Is digital information material or immaterial?

By December 13, 2010No Comments

The increased digitalisation of science and technology is problematic for museums as institutions for the preservation of the material cultural heritage.

The reasons is that we usually think of digital information as something ‘immaterial’, a mere collection of zeros and ones that —as Jean-François Blanchette (Dept. of Information Studies, UCLA) points out—are considered “wholly independent from the particular media on which it resides (hard drive, network wires, optical disk, etc.) and the particular signal carrier which encode bits (magnetic polarities, voltages, or pulses of light)”.

But, suggests Blanchette, “however immaterial it might appear, information cannot exist outside of given instantiations in material forms”. Building on, among others, Philiip Agre’s Computation and human experience (1997), Blanchette discusses the material foundation of digital information:

It suggests that various factors, including the trope of immateriality, have obscured the physical constraints that obtain on the storage, circulation, and processing of digital information, resulting in inadequate theorization of this fundamental dimension of information systems.
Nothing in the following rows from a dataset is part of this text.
**flow/config.mk**
```make
export PLATFORM = sky130hd
export DESIGN_NAME = top_Adder_32_bit
export DESIGN_NICKNAME = top_Adder_32_bit
export VERILOG_FILES = /design/flow/design.v
export SDC_FILE = /design/flow/constraint.sdc
export NUM_CORES = 4
export LEC_CHECK = 1
export CORE_UTILIZATION = 40
```
**flow/constraint.sdc**
```tcl
current_design top_Adder_32_bit

set clk_period 19.3
set clk_io_pct 0.2

create_clock -name clk0 -period $clk_period [get_ports {CLK}]

set non_clock_inputs [all_inputs -no_clocks]
set_input_delay [expr $clk_period * $clk_io_pct] -clock clk0 $non_clock_inputs
set_output_delay [expr $clk_period * $clk_io_pct] -clock clk0 [all_outputs]
```
**flow/design.v**
```verilog
`timescale 1ns/1ps
module AND
(
	input wire A_i,
	input wire B_i,
	output wire C_o
);
	assign C_o = A_i & B_i;
endmodule
`timescale 1ns/1ps
module Adder_16_bit (
    input wire [15:0] A_i,
    input wire [15:0] B_i,
    input wire Cin_i,
    output wire [15:0] Sum_o,
    output wire Cout_o
);
    wire c1_w, c2_w, c3_w;
    Adder_4_bit adder0(
        .A_i(A_i[3:0]),
        .B_i(B_i[3:0]),
        .Cin_i(Cin_i),
        .Sum_o(Sum_o[3:0]),
        .Cout_o(c1_w)
    );
    Adder_4_bit adder1(
        .A_i(A_i[7:4]),
        .B_i(B_i[7:4]),
        .Cin_i(c1_w),
        .Sum_o(Sum_o[7:4]),
        .Cout_o(c2_w)
    );
    Adder_4_bit adder2(
        .A_i(A_i[11:8]),
        .B_i(B_i[11:8]),
        .Cin_i(c2_w),
        .Sum_o(Sum_o[11:8]),
        .Cout_o(c3_w)
    );
    Adder_4_bit adder3(
        .A_i(A_i[15:12]),
        .B_i(B_i[15:12]),
        .Cin_i(c3_w),
        .Sum_o(Sum_o[15:12]),
        .Cout_o(Cout_o)
    );
endmodule
module Adder_32_bit (
    input wire [32-1:0] A_i,
    input wire [32-1:0] B_i,
    input wire Cin_i,
    output wire [32-1:0] Sum_o,
    output wire Cout_o
);
    wire c1_w;
    Adder_16_bit adder0(
        .A_i(A_i[15:0]),
        .B_i(B_i[15:0]),
        .Cin_i(Cin_i),
        .Sum_o(Sum_o[15:0]),
        .Cout_o(c1_w)
    );
    Adder_16_bit adder1(
        .A_i(A_i[31:16]),
        .B_i(B_i[31:16]),
        .Cin_i(c1_w),
        .Sum_o(Sum_o[31:16]),
        .Cout_o(Cout_o)
    );
endmodule
module top_Adder_32_bit(
    input wire        CLK,
    input wire        RST,
    input wire [32-1:0] A_i,
    input wire [32-1:0] B_i,
    input wire Cin_i,
    input wire load_i,
    output wire [32-1:0] Sum_o,
    output wire Cout_o
);
    reg [32-1:0] A_r, B_r, Cin_r;
    wire [32-1:0] A_w, B_w, Cin_w;
    assign A_w = A_r;
    assign B_w = B_r;
    assign Cin_w = Cin_r;
    always @(posedge CLK or negedge RST) begin
        if (~RST) begin
            A_r <= 32'b0;
            B_r <= 32'b0;
            Cin_r <= 1'b0;
        end
        else begin
            if(load_i == 1'b1) begin
                A_r <= A_i;
                B_r <= B_i;
                Cin_r <= Cin_i;
            end
            else begin
                A_r <= A_w;
                B_r <= B_w;
                Cin_r <= Cin_w;
            end
        end
    end
    Adder_32_bit adder0(
        .A_i(A_w),
        .B_i(B_w),
        .Cin_i(Cin_w),   
        .Sum_o(Sum_o),
        .Cout_o(Cout_o)
    );
endmodule
`timescale 1ns/1ps
module Adder_4_bit(
    input wire [7:0] A_i,
    input wire [7:0] B_i,
    input wire Cin_i,
    output wire [7:0] Sum_o,
    output wire Cout_o
);
    wire c1_w, c2_w, c3_w;
    SUM sum0(
        .A_i(A_i[0]),
        .B_i(B_i[0]),
        .Cin_i(Cin_i),
        .Sum_o(Sum_o[0]),
        .Cout_o(c1_w)
    );
    SUM sum1(
        .A_i(A_i[1]),
        .B_i(B_i[1]),
        .Cin_i(c1_w),
        .Sum_o(Sum_o[1]),
        .Cout_o(c2_w)
    );
    SUM sum2(
        .A_i(A_i[2]),
        .B_i(B_i[2]),
        .Cin_i(c2_w),
        .Sum_o(Sum_o[2]),
        .Cout_o(c3_w)
    );
    SUM sum3(
        .A_i(A_i[3]),
        .B_i(B_i[3]),
        .Cin_i(c3_w),
        .Sum_o(Sum_o[3]),
        .Cout_o(Cout_o)
    );
endmodule
`timescale 1ns/1ps
module SUM
(
	input wire A_i,
	input wire B_i,
	input wire Cin_i,
	output wire Sum_o,
	output wire Cout_o
);
	wire xor1_out_w, xor2_out_w;
	XOR xor1
	(
		.A_i(A_i),
		.B_i(B_i),
		.C_o(xor1_out_w)
	);
	XOR xor2
	(
		.A_i(xor1_out_w),
		.B_i(Cin_i),
		.C_o(xor2_out_w)
	);
	assign Sum_o = xor2_out_w;
	wire and1_out_w, and2_out_w;
	AND and1 (
		.A_i(xor1_out_w),
		.B_i(Cin_i),
		.C_o(and1_out_w)
	);
	AND and2 (
		.A_i(A_i),
		.B_i(B_i),
		.C_o(and2_out_w)
	);
	XOR xor3 (
		.A_i(and1_out_w),
		.B_i(and2_out_w),
		.C_o(Cout_o)
	);
endmodule
`timescale 1ns/1ps
module XOR
(
	input wire A_i,
	input wire B_i,
	output wire C_o
);
	assign C_o = A_i ^ B_i;
endmodule
```
**flow/run.sh**
```bash
#!/bin/bash
# OpenROAD 26Q1-2900-gdf79404cd8, Yosys 0.63+post, stock flow scripts
make -C /OpenROAD-flow-scripts/flow DESIGN_CONFIG=/design/flow/config.mk WORK_HOME=/design/flow/orfs finish
```
==> results_tabular.tex <==
% Implementation results table
\begin{tabular}{lr}
\hline
Metric & Value \\
\hline
\multicolumn{2}{l}{\textbf{Global routing}} \\
Global Route met3 Usage & 0.04578 \\
Total GRT Usage & 0.1472 \\
Most used routing layer & met1 \\
Met1 demand-to-capacity share in global routing & 0.2489 \\
Largest net degree at the start of global routing & about 42 \\
Met2 global-route usage & 0.2012 \\
Wire length of the first global-routing pass & 9.694 mm \\
Initial antenna violation count & 0 \\
Final global-route overflow total & 0 \\
Via count of the first global-routing pass & just under 2000 \\
\multicolumn{2}{l}{\textbf{Route}} \\
Pre-antenna DRT Iters & 4 \\
Post-detailed-route wirelength per cell & between 15 and 20 um \\
Total routed wirelength & roughly 6 mm \\
Mean number of vias per cell & between 4 and 5 \\
Number of violations reported at the end of detailed-routing iteration 0 & 12 \\
Antenna Cells & 0 \\
\# DRC & 0 \\
Final antenna-violating net count & 0 \\
Via count & 1756 \\
\multicolumn{2}{l}{\textbf{Synthesis}} \\
Ranking of synthesized cells by area & sky130\_fd\_sc\_hd\_\_dfrtp\_1 46\%, sky130\_fd\_sc\_hd\_\_mux2\_4 21\%, sky130\_fd\_sc\_hd\_\_fa\_1 18\% \\
Instance count of the mapped netlist & 206 \\
Cell type with the largest total area & sky130\_fd\_sc\_hd\_\_dfrtp\_1 \\
Yosys cell count & around 210 \\
Sequential fraction of the synthesis area & 0.4623 \\
Post-synth area from yosys stat & 0.003518 mm2 \\
Number of flip-flops and latches in the synthesized netlist & between 60 and 70 \\
Post-synthesis cell area & $\sim$0.0035 mm2 \\
Share of the synthesized area in the top cell type & 0.4623 \\
Number of warning messages in the yosys log & 14 \\
Synthesized area per cell & roughly 17 um2 \\
Number of library cell types mapped by synthesis & 8 \\
\multicolumn{2}{l}{\textbf{Timing}} \\
Worst rel slew slack & 0.5593 \\
Post-layout period usage of the worst path & 0.9716 \\
Final tally of setup violations & 0 \\
Minimum period implied by the final worst setup slack & around 19 ns \\
Worst path setup slack after routing & 0.5473 ns \\
Maximum frequency from static timing analysis & 53.33 MHz \\
Min Hold Slack & between 0.5 and 0.6 ns \\
Tightest Pin Transition & $\sim$0.66 ns \\
Setup clock skew after layout & 0 ns \\
Max-slew violation total from the final report & 0 \\
Final hold vios & 0 \\
Setup repair after global routing missed its margin & false \\
\multicolumn{2}{l}{\textbf{Critical path}} \\
Most frequent cell on the critical path & sky130\_fd\_sc\_hd\_\_fa\_2 \\
Type of the setup path with the least slack & flip-flop to output port \\
Worst setup EP type & output port \\
Worst-path fanout max & 2 \\
Slowest library cell on the worst path & sky130\_fd\_sc\_hd\_\_fa\_1 \\
Startpoint class of the critical path & flip-flop \\
Signal arrival time at the worst endpoint & about 15 ns \\
Crit path required time & approximately 15 ns \\
Peak per-stage delay on the critical path & 0.47 ns \\
\multicolumn{2}{l}{\textbf{CTS}} \\
Clock sink total & 65 \\
Clock Latency Late Sink & between 0.3 and 0.4 ns \\
Clock tree from TritonCTS & yes \\
Root Buffer Master & sky130\_fd\_sc\_hd\_\_clkbuf\_8 \\
Hold buffers post-CTS & 0 \\
Number of buffers inserted by post-CTS setup repair & 0 \\
CTS buffer count & 9 \\
Longest Clk Path Bufs & 2 \\
Maximum level of the CTS H-tree & 3 \\
Reg clk slew, reported paths & roughly 0.070 ns \\
\multicolumn{2}{l}{\textbf{Power and ir drop}} \\
Pwr dens & 88.89 mW/mm2 \\
Lkg Pwr & 1.998 nW \\
Post-layout total power & 411.4 uW \\
VDD IR-drop max & 0.05527 mV \\
\multicolumn{2}{l}{\textbf{Floorplan}} \\
Die Outline Area & roughly 0.009 mm2 \\
Die outline width & approximately 96 um \\
Vertical die dimension & between 90 and 100 um \\
Number of standard-cell rows in the floorplan & 33 \\
Core Area & 0.008382 mm2 \\
Fraction of the core area occupied by cells at floorplan & 0.4198 \\
Boundary pin count & approximately 100 \\
\multicolumn{2}{l}{\textbf{Final layout}} \\
Finished Core Util & 0.5522 \\
Leading cell type in the layout, fill and taps excluded & sky130\_fd\_sc\_hd\_\_clkdlybuf4s50\_1 \\
Fraction of final layout cells with drive strength greater than 1 & 0.3659 \\
MI comb area & approximately 0.0016 mm2 \\
Number of standard cells in the final layout excluding fillers & 392 \\
Area growth syn-to-layout & 31.54\% \\
Footprint of the flip-flops and latches & $\sim$0.0016 mm2 \\
Dominant logic cell types in the final layout & 98 x sky130\_fd\_sc\_hd\_\_clkdlybuf4s50\_1, 65 x sky130\_fd\_sc\_hd\_\_dfrtp\_1, 50 x sky130\_fd\_sc\_hd\_\_mux2\_4 \\
Number of fillers in the final layout & around 680 \\
\multicolumn{2}{l}{\textbf{Worst hold path}} \\
Tightest Hold Check Type & flip-flop to flip-flop \\
\multicolumn{2}{l}{\textbf{Place}} \\
Worst setup timing slack at the placement stage & -0.4090 ns \\
Half-perimeter wire length of the detailed placement result & 4.229 mm \\
Port bufs & approximately 100 \\
Routability cong. & $\sim$0.75 \\
Instance count after placement with tap cells included & $\sim$380 \\
\multicolumn{2}{l}{\textbf{Run}} \\
OpenROAD warnings & 25 \\
Count of max-cap constraint violations & 0 \\
\multicolumn{2}{l}{\textbf{Outcome}} \\
Run status & finished, final reports clean \\
\hline
\end{tabular}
In fact, computing systems are suffused through and through with the constraints of materiality, and the computing professions devote much of their activity to the management of these constraints, as manifested in infrastructure software.

In Blanchette’s analysis computing is material through and through:

But this materiality is diffuse, parceled out and distributed throughout the entire computing ecosystem. It is always in subtle flux, structured by the persistence of modular decomposition, yet pressured to evolve as new materials emerge, requiring new trade-offs. This project thus argues that, in a very literal and fundamental sense, materiality is a key entry point for reading infrastructural change, for identifying opportunities for innovation that leverage such change, and for acquiring a deep understanding of the possibilities and constraints of computing. This understanding is not particularly provided by exposure to programming languages. Rather, it requires familiarity with the conflicts and compromises of standardization, with the principles of modularity and layering, and with a material history of computing that largely remains to be written.

In other words, this is food for thought for those of us who are interested in the materiality of contemporary computational biomedicine. Read the whole paper (submitted to the Journal of the American Association for Information Science and Technologyhere.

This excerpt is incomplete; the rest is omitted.